> _Task details_
Reproduce exactly the line that contains "a22oi_1 | 71 | 71" and all lines that follow it in the records below, ending with the last one.

Data extracted from a collection

>>

--- /design/flow/design.v ---
module sync_fifo #(
    parameter DATA_WIDTH = 32,
    parameter ADDR_WIDTH = 4,    
    parameter FIFO_DEPTH = 16
) (
    input wire clk,
    input wire rst_n,
    input wire wr_en,
    input wire [DATA_WIDTH-1:0] data_in,
    output wire full,
    input wire rd_en,
    output wire [DATA_WIDTH-1:0] data_out,
    output wire empty
);
  reg [DATA_WIDTH-1:0] mem[0:FIFO_DEPTH-1];
  reg [ADDR_WIDTH:0] wr_ptr = 0;   
  reg [ADDR_WIDTH:0] rd_ptr = 0;
  wire [ADDR_WIDTH:0] wr_ptr_gray;
  wire [ADDR_WIDTH:0] rd_ptr_gray;
  assign empty = (wr_ptr == rd_ptr);
  assign full = ((wr_ptr[ADDR_WIDTH-1:0] == rd_ptr[ADDR_WIDTH-1:0]) &&
                   (wr_ptr[ADDR_WIDTH] != rd_ptr[ADDR_WIDTH]));
  assign data_out = mem[rd_ptr[ADDR_WIDTH-1:0]];
  always_ff @(posedge clk or negedge rst_n) begin
    if (!rst_n) begin
      wr_ptr <= 0;
    end else if (wr_en && !full) begin
      mem[wr_ptr[ADDR_WIDTH-1:0]] <= data_in;
      wr_ptr <= wr_ptr + 1;
    end
  end
  always_ff @(posedge clk or negedge rst_n) begin
    if (!rst_n) begin
      rd_ptr <= 0;
    end else if (rd_en && !empty) begin
      rd_ptr <= rd_ptr + 1;
    end
  end
  function [ADDR_WIDTH:0] binary_to_gray(input [ADDR_WIDTH:0] bin);
    binary_to_gray = bin ^ (bin >> 1);
  endfunction
  assign wr_ptr_gray = binary_to_gray(wr_ptr);
  assign rd_ptr_gray = binary_to_gray(rd_ptr);
endmodule
--- /design/flow/run.sh ---
#!/bin/bash
# OpenROAD 26Q1-2900-gdf79404cd8, Yosys 0.63+post, stock flow scripts
make -C /OpenROAD-flow-scripts/flow DESIGN_CONFIG=/design/flow/config.mk WORK_HOME=/design/flow/orfs finish
--- /design/flow/config.mk ---
export PLATFORM = sky130hd
export DESIGN_NAME = sync_fifo
export DESIGN_NICKNAME = sync_fifo
export VERILOG_FILES = /design/flow/design.v
export SDC_FILE = /design/flow/constraint.sdc
export NUM_CORES = 4
export LEC_CHECK = 1
export CORE_UTILIZATION = 50
--- /design/flow/constraint.sdc ---
current_design sync_fifo

set clk_period 6.1
set clk_io_pct 0.2

create_clock -name clk0 -period $clk_period [get_ports {clk}]

set non_clock_inputs [all_inputs -no_clocks]
set_input_delay [expr $clk_period * $clk_io_pct] -clock clk0 $non_clock_inputs
set_output_delay [expr $clk_period * $clk_io_pct] -clock clk0 [all_outputs]
==> impl_results.rst <==
Physical design figures
=======================

.. list-table::
   :header-rows: 1

   * - Metric
     - Value
   * - Placement Cell Area
     - 21,640 um2
   * - DRC violations left
     - 0
   * - Max H-tree Level
     - 2
   * - Initial DRC count
     - 782
   * - Min cycle time layout
     - 5276 ps
   * - Kind of critical path
     - reg2out
   * - Area leader, netlist
     - sky130_fd_sc_hd__edfxtp_1
   * - Final wirelength
     - 52.63 mm
   * - Clock tree root buffer cell
     - sky130_fd_sc_hd__clkbuf_16
   * - Length in cells of the worst reg-to-reg path
     - 7
   * - Average cell area after synthesis
     - 16.56 um2
   * - Tightest slew margin relative to the limit
     - a little over two fifths
   * - Max Clock Freq
     - 189.5 MHz
   * - Top area cell types
     - sky130_fd_sc_hd__edfxtp_1, sky130_fd_sc_hd__a22oi_1, sky130_fd_sc_hd__a221oi_1, sky130_fd_sc_hd__buf_2, sky130_fd_sc_hd__nand3_1
   * - Routed length on met3
     - 7.006 mm
   * - Hold-critical path depth
     - 1
   * - Most common library cells after synthesis
     - sky130_fd_sc_hd__edfxtp_1, sky130_fd_sc_hd__a22oi_1, sky130_fd_sc_hd__nand2_1
   * - Dominant cell by count in the synthesized netlist
     - sky130_fd_sc_hd__edfxtp_1
   * - Die X-Extent
     - 204.0 um
   * - Chip Area, Yosys
     - 20,410 um2
   * - Crit-path slowest cell
     - sky130_fd_sc_hd__buf_4
   * - Layout cells sized above 1
     - 10.53%
   * - Crit path capture type
     - primary output
   * - Final worst path period share
     - between 80% and 90%
   * - Cell Chain, Critical Path
     - inv_1 -> ha_4 -> buf_4 -> a22oi_1 -> a311oi_1 -> nor2_1 -> a31oi_1 -> clkdlybuf4s50_1
   * - Cell family with the largest share of critical-path delay
     - buffers and inverters
   * - Design area
     - 23,110 um2
   * - Io pins
     - 70
   * - DIE HEIGHT
     - 204.0 um
   * - Total antenna diodes in the routed design
     - 0
   * - Number of cells in Yosys stat
     - about 1,200
   * - Share of Yosys cell area claimed by the top area cell type
     - 75.34%
   * - Highest metal layer used by the detailed router
     - met5
   * - Clock latency on the worst-skew pair
     - 590 ps
   * - Antenna Violating Nets Remaining
     - 0
   * - Number of setup buffers added after CTS
     - 0
   * - Final max-slew violation count
     - 0
   * - Dpl hpwl
     - 25.77 mm
   * - Synthesized registers
     - around 520
   * - Total core area
     - between 40,000 and 50,000 um2
   * - Total negative slack for setup checks
     - 0 ps
   * - Initial standard-cell utilization of the core
     - 51.01%
   * - Met2 routed wirelength
     - approximately 25 mm
   * - Maximum Capacitance Violations
     - 0
   * - Number of synthesis warnings
     - 2
   * - Post-synthesis instance area
     - 20,410 um2
   * - Result of the run
     - completed
   * - Measured slew at the worst slew-check pin
     - 871.0 ps
   * - Number of antenna violations at the first check in global routing
     - 1
   * - Sequential fraction of the synthesis area
     - 76.57%
   * - Setup repair after global routing missed its margin
     - false
   * - Arrival time worst endpoint
     - 4060 ps
   * - WP buf/inv
     - 3
   * - Clock-pin slew reported for the worst setup and hold paths after clock tree synthesis
     - ~60 ps
   * - Number of endpoints with negative hold slack in the final report
     - 0
   * - Req. time, crit path
     - 4880 ps
   * - Largest net degree at the start of global routing
     - 83
   * - Reported leakage power
     - 7.173 nW
   * - Final weighted congestion of routability-driven global placement
     - 0.8105
   * - Maximum fanout along the worst path
     - 56
   * - GRT overflow
     - 0
   * - Largest stage delay, worst path
     - 710 ps
   * - Clock tree from TritonCTS
     - built
   * - Maximum clock path buffer count
     - 3
   * - Total number of vias
     - 11,810
   * - Number of library cell types mapped by synthesis
     - 65
   * - WL per Instance
     - 28.37 um
   * - Syn Inst Count
     - approximately 1,200
   * - Sink count of the clock tree
     - ~520
   * - Number of global-route vias before repair
     - 12,330
   * - I/O Buffers
     - 69
   * - Number of warning messages in the logs
     - 31
   * - TritonCTS Buffers
     - 52
   * - FFs w/ async S/R, synth
     - 1.916%
   * - First-pass GRT wire length
     - 78.79 mm
   * - Met1 Wirelength
     - 19.62 mm
   * - Chip Footprint
     - around 42,000 um2
   * - Cell Rows
     - 73
   * - Power density over cell area
     - 479.6 nW/um2
   * - Vias per Instance
     - 6.369
   * - Maximum VDD drop
     - 0.3342 mV
   * - Tot GR Track Use
     - 29.12%
   * - Final setup violation count
     - 0
   * - Total number of cells along the worst setup path
     - 8
   * - Main flop type
     - sky130_fd_sc_hd__edfxtp_1
   * - Post-CTS Hold Buffers
     - 0
   * - Number of gates resized after CTS
     - 0
   * - Iteration count of the initial detailed-routing pass
     - 6
   * - Kind of path behind the tightest hold check
     - reg2reg
   * - Startpoint type of the worst setup path
     - flip-flop
   * - Worst setup skew after layout
     - 12.79 ps
   * - Layout area overhead
     - 13.28%
   * - Post-synth EDFFs
     - 512
-- worst paths after layout --
kind	slack, ps	endpoint	start
worst max register to register	2290	mem[5][11]	rd_ptr[3]
worst min register to register	540	rd_ptr[4]	rd_ptr[4]
worst min-delay path	540	rd_ptr[4]	rd_ptr[4]
max in group asynchronous	4590	rd_ptr[2]	rst_n
min in group asynchronous	1030	wr_ptr[1]	rst_n
worst max-delay path	820	data_out[3]	rd_ptr[0]
-- sequential cells by signal, summed over array words and instances, names as in the netlist --
register and flops:
mem 512, rd_ptr 5, wr_ptr 5
-- report_power, final --
| group | leakage (nW) | internal, mW | switching, mW |
|---|---|---|---|
| registers | 4.73 | 4.16 | 0.209 |
| clock network | 0.725 | 1.58 | 1.26 |
| logic | 1.72 | 1.55 | 2.32 |
-- cell type report --
cell class	count	area, um2
multi-input cells	605	4320
clock inverters	19	82.58
repair buffers	105	998.5
fillers	3022	16890
flip-flops and latches	522	15630
inverters	8	30.03
well taps	525	656.9
clock buffers	71	1394
-- worst register-to-register path, cell delays in order, from the launching register on --
cell,delay [ps]
sky130_fd_sc_hd__dfrtp_4,760
sky130_fd_sc_hd__buf_4,470
sky130_fd_sc_hd__buf_4,460
sky130_fd_sc_hd__xnor2_2,150
sky130_fd_sc_hd__nand4_4,190
sky130_fd_sc_hd__o21ai_4,210
sky130_fd_sc_hd__nor3_2,530
sky130_fd_sc_hd__buf_4,630
-- stage by stage --
| stage | utilization (%) | hold slack (ps) | total power [mW] | setup WS, ps | std cells |
|---|---|---|---|---|---|
| detailed placement | 54.09 | 526.1 | 8.319 | 1446 | 1765 |
| floorplan | - | 502.2 | 6.664 | 1161 | 1232 |
| global route | 57.78 | 569.1 | 11.63 | 522.8 | 1855 |
| finish | 57.78 | 537.9 | 11.08 | 824.0 | 1855 |
| CTS | 57.78 | 535.0 | 11.16 | 791.0 | 1855 |
| global placement | 54.09 | 516.1 | 8.308 | 1480 | 1765 |
-- cells in the final DEF, fill, tap and decap left out, types with 8 or more instances in the layout --
cell type,Yosys,routed
sky130_fd_sc_hd__clkbuf_1,10,18
sky130_fd_sc_hd__o21ai_1,12,12
sky130_fd_sc_hd__clkdlybuf4s50_1,0,69
sky130_fd_sc_hd__xnor2_1,11,11
sky130_fd_sc_hd__dfrtp_1,10,8
sky130_fd_sc_hd__nand3_1,55,55
sky130_fd_sc_hd__clkbuf_16,0,53
sky130_fd_sc_hd__buf_4,21,33
sky130_fd_sc_hd__a21oi_1,47,47
sky130_fd_sc_hd__a311oi_1,10,10
sky130_fd_sc_hd__clkinv_1,0,10
sky130_fd_sc_hd__a22o_1,12,12
sky130_fd_sc_hd__nor2_1,37,37
sky130_fd_sc_hd__clkinv_2,0,9
sky130_fd_sc_hd__a31oi_1,28,28
sky130_fd_sc_hd__nor3_2,1,13
sky130_fd_sc_hd__edfxtp_1,512,512
sky130_fd_sc_hd__a22oi_1,73,73
sky130_fd_sc_hd__mux2i_1,23,23
sky130_fd_sc_hd__nand3b_1,9,9
sky130_fd_sc_hd__nand2_1,59,58
sky130_fd_sc_hd__a211oi_1,13,13
sky130_fd_sc_hd__o22ai_1,8,8
sky130_fd_sc_hd__o21ai_0,16,16
sky130_fd_sc_hd__a222oi_1,24,24
sky130_fd_sc_hd__a221oi_1,39,39
-- cell families after synthesis --
| logic type | share of synthesized area, % |
|---|---|
| adder cells (fa/ha/maj) | 0.4905 |
| flip-flops | 76.57 |
| buffers and inverters | 2.931 |
| multiplexers | 1.846 |
| XOR/XNOR | 0.6745 |
| AND-OR/OR-AND | 12.38 |
| AND/OR/NAND/NOR | 5.108 |
-- routing by layer --
layer,GRT usage (%),vias to the layer above
met5,2.381,-
met4,5.357,4
met3,15.88,85
met2,41.85,707
met1,44.04,5844
li1,-,5174
Power is estimated from default activity; no workload was simulated.
<file path="flow/design.v">
module RVF #(
    parameter ELEMENTS_PER_REGISTER = 4,    
    parameter ELEM_WIDTH = 32               
) (
    input clk,
    input reset,
    input we3,                            
    input [4:0] a3,                       
    input [ELEM_WIDTH*ELEMENTS_PER_REGISTER - 1:0] wd3,  
    input [4:0] a1,                       
    input [4:0] a2,                       
    output [ELEM_WIDTH*ELEMENTS_PER_REGISTER - 1:0] rd1,  
    output [ELEM_WIDTH*ELEMENTS_PER_REGISTER - 1:0] rd2   
);
    localparam VR_DEPTH = 32;
    localparam VR_WIDTH = ELEMENTS_PER_REGISTER * ELEM_WIDTH;
    localparam ZERO_VECTOR = {VR_WIDTH{1'b0}};  
    reg [VR_WIDTH-1:0] rf [0:VR_DEPTH-1];
    integer i;
    always @(negedge clk) begin
        if (reset) begin
            for (i = 0; i < VR_DEPTH; i = i + 1) begin
                rf[i] <= ZERO_VECTOR;
            end
        end 
        else if (we3 && (a3 != 5'b0)) begin 
            rf[a3] <= wd3;
        end
    end
    assign rd1 = (a1 != 5'b0) ? rf[a1] : ZERO_VECTOR;
    assign rd2 = (a2 != 5'b0) ? rf[a2] : ZERO_VECTOR;
endmodule
</file>
<file path="flow/run.sh">
#!/bin/bash
# OpenROAD 26Q1-2900-gdf79404cd8, Yosys 0.63+post, stock flow scripts
make -C /OpenROAD-flow-scripts/flow DESIGN_CONFIG=/design/flow/config.mk WORK_HOME=/design/flow/orfs finish
</file>
<file path="flow/config.mk">
export PLATFORM = sky130hd
export DESIGN_NAME = RVF
export DESIGN_NICKNAME = RVF
export VERILOG_FILES = /design/flow/design.v
export SDC_FILE = /design/flow/constraint.sdc
export NUM_CORES = 4
export LEC_CHECK = 1
export CORE_UTILIZATION = 30
</file>
<file path="flow/constraint.sdc">
current_design RVF

set clk_period 84.9
set clk_io_pct 0.2

create_clock -name clk0 -period $clk_period [get_ports {clk}]

set non_clock_inputs [all_inputs -no_clocks]
set_input_delay [expr $clk_period * $clk_io_pct] -clock clk0 $non_clock_inputs
set_output_delay [expr $clk_period * $clk_io_pct] -clock clk0 [all_outputs]
</file>
==> flow_summary.ini <==
; physical design summary
[timing]
rsz0062_at_grt = no
worst_pin_slew_ns = 1.22
slew_headroom_pct = 18.7
fin_tns_setup_ns = 0
report.final.slew_viol_count = 0
finalSetupViolCount = 0
hold_viol = 0

[worst_hold_path]
hp-class = in -> out
min_from = a2[3]
holdPathEnd = rd2[95]
holdPathStages = 4

[synth]
synthXorXnorAreaFrac_pct = 0
syn_area_per_cell_sq_um = 15.5
synth.most_common_cell = edfxtp_1
synthSimpleGateAreaFrac_pct = 12.9
aoi_share_pct = 3.09
ys_warn_count = 1
ys_cells = 13900
syn_inst = 13900
top_logic_kind = multiplexers
ys_sh_mux_pct = 23.9
syn_area_sq_um = 216000
ys_types = 44
yosys.area_share.adder_pct = 0
ys_seq_share_pct = 56.9
synth-async-reset-ratio_pct = 0
common_cells = edfxtp_1, and2_1, mux4_2
edf_count = 4096
top_area_cell = edfxtp_1
area_leaders = edfxtp_1, mux4_2, and2_1
ys_area_sq_um = 216000
ff_type = edfxtp_1
ys.flops = 4096
top_area_share_pct = 56.9

[drt]
drc = 0
vias = 149000
drt_iter0_drc = 10400
ant_nets = 0
via_per_inst = 5.30
wl_microns = 865000
first_pass_iters = 6
wl_per_cell_microns = 30.7

[global_route]
grt_pass1_wl_microns = 1200000
use_met2_pct = 34.8
grt_busiest_layer = met2
grt_overflow = 0
grt_pass1_vias = 166000
antenna_found_initial = 149
grt_max_degree = 79
met3_usage_pct = 22.8
track_usage_pct = 25.2
use_met1_pct = 25.1

[run]
tool_warnings = 1028
cap_violations = 0

[place]
placed_area_sq_um = 231000
dp.cells = 23100
gp_congestion = 0.896
portBuffers = 401
place_hpwl_microns = 511000

[floorplanning]
fp_util_pct = 30.1
coreArea_sq_um = 717000
die-area_sq_um = 723000
die_w_microns = 851
num_rows = 311
io_pins = 402
die_h_microns = 851

[layout]
top_register = rf
fin_cells = 28100
largest_register_ffs = 4096
drive_gt1_share_pct = 19.2
syn2layout_area_growth_pct = 21.7
stdcell_area_sq_um = 263000
reg_top3 = rf: 4096 flops

[pwr]
p_switching_mw = 1.82
intPower_mw = 4.09
p_leak_nw = 106
combPwrFrac_pct = 10.7
finalPower_mw = 5.91
clkPwrFrac_pct = 48.5
ir_worst_vdd_mv = 0.0219
swShare_pct = 30.8
seq_power_share_pct = 40.8
power_density_nw_per_um2 = 22.5

[worst_setup_path]
setup.worst_path.end_class = flip-flop
critical_path_class = in -> reg
worstPathArrival_ns = 21.65
cpPeakStageDelay_ns = 0.61
critPathMaxFanout = 26
cpMostUsedCell = buf_4
startpoint_type = input pin
cp_slowest_cell = buf_4
cp_cell_sequence = clkdlybuf4s50_1 -> buf_4 -> nor3b_1 -> nand3_1 -> nor2_4 -> or2_4 -> buf_4 -> buf_4 -> buf_4 -> buf_4
cp.required_ns = 43.08

[outcome]
status = finished clean

[cts]
clock-sinks = 4096
hold_buffers = 0
cts.clk_slew.worst_paths_ns = 0.03
numCtsBuffers = 469
cts_root_buf = clkbuf_16
clockBufferDepth = 4
cts_resized = 0
post_cts_buffers = 0
tritoncts = built
htree_levels = 5
critical path, delay by kind of cell:
kind | cells | cell delay, ns
AND/OR/NAND/NOR | 4 | 1.40
buffers and inverters | 6 | 3.07
power by group through the flow:
stage     Clock, mW  Sequential (mW)  Combinational (mW)
4_1_cts        2.93             2.41               0.629
5_1_grt        3.16             2.42               0.659
6_report       2.86             2.41               0.632
per-stage QoR:
| stage | worst slack (ns) | hold slack, ns | util (%) |
|---|---|---|---|
| 5_1_grt | 21.39 | 35.13 | 36.6 |
| 4_1_cts | 21.47 | 35.08 | 36.6 |
| 6_report | 21.42 | 35.08 | 36.7 |
| 3_3_place_gp | 20.42 | 35.06 | 32.3 |
| 2_1_floorplan | 21.48 | 34.37 | - |
| 3_5_place_dp | 20.42 | 35.08 | 32.3 |
routing by layer:
metal / up-vias / wire length (microns)
met5: - / 2820
met4: 128 / 46000
met3: 2257 / 168000
met2: 11700 / 384000
met1: 72900 / 263000
li1: 62200 / -
area by class of cell:
type	instances	area, sq um
clock inverter	4482	19500
sequential	4096	123000
tap	9546	11900
inverter	1	8.76
fill	66600	454000
antenna	102	255
multi-input combinational	8378	87100
clock buffer	469	11700
timing repair buffer	1062	9400
cell families (layout without fill, tap and decap cells):
kind of cell	after synthesis	count (layout)
flops	4096	4096
compound gates	843	843
simple gates	4590	4590
other cells	1	230
mux	2817	2817
buf+inv	1584	6014
cells in the final DEF (no fill, tap or decap), types with 4 or more instances in the layout:
master | netlist | layout
clkinv_16 | 0 | 19
a22o_1 | 70 | 70
bufinv_16 | 0 | 67
clkinvlp_2 | 0 | 129
clkinv_8 | 0 | 6
inv_16 | 0 | 4
diode_2 | 0 | 102
and2_1 | 3970 | 3968
or2_4 | 0 | 31
clkdlybuf4s50_1 | 0 | 392
or3_4 | 0 | 5
o221ai_1 | 70 | 70
nor2_4 | 0 | 30
and3_1 | 71 | 70
nor3_2 | 0 | 4
mux2_2 | 194 | 194
a32oi_1 | 116 | 116
nand3_1 | 75 | 75
nand2_1 | 250 | 249
mux4_2 | 1848 | 1848
buf_12 | 1 | 29
mux2i_1 | 772 | 772
a221oi_1 | 125 | 125
o2111ai_1 | 58 | 58
a211o_1 | 70 | 70
buf_4 | 98 | 633
clkbuf_16 | 0 | 469
edfxtp_1 | 4096 | 4096
inv_6 | 0 | 4
inv_1 | 2 | 4211
buf_8 | 2 | 6
conb_1 | 1 | 128
or2_1 | 129 | 129
o22ai_1 | 256 | 256
inv_4 | 0 | 35
clkinv_4 | 0 | 6
a22oi_1 | 71 | 71
worst max path at each step:
| stage | start | end | slack (ns) |
|---|---|---|---|
| final | a3[2] | rf[24][59] | 21.42 |
| after global routing | a3[2] | rf[24][59] | 21.39 |
| after CTS | a3[2] | rf[24][59] | 21.47 |
Power is estimated from default activity; no workload was simulated.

<<

> _Exercise solution_
a22oi_1 | 71 | 71
worst max path at each step:
| stage | start | end | slack (ns) |
|---|---|---|---|
| final | a3[2] | rf[24][59] | 21.42 |
| after global routing | a3[2] | rf[24][59] | 21.39 |
| after CTS | a3[2] | rf[24][59] | 21.47 |
Power is estimated from default activity; no workload was simulated.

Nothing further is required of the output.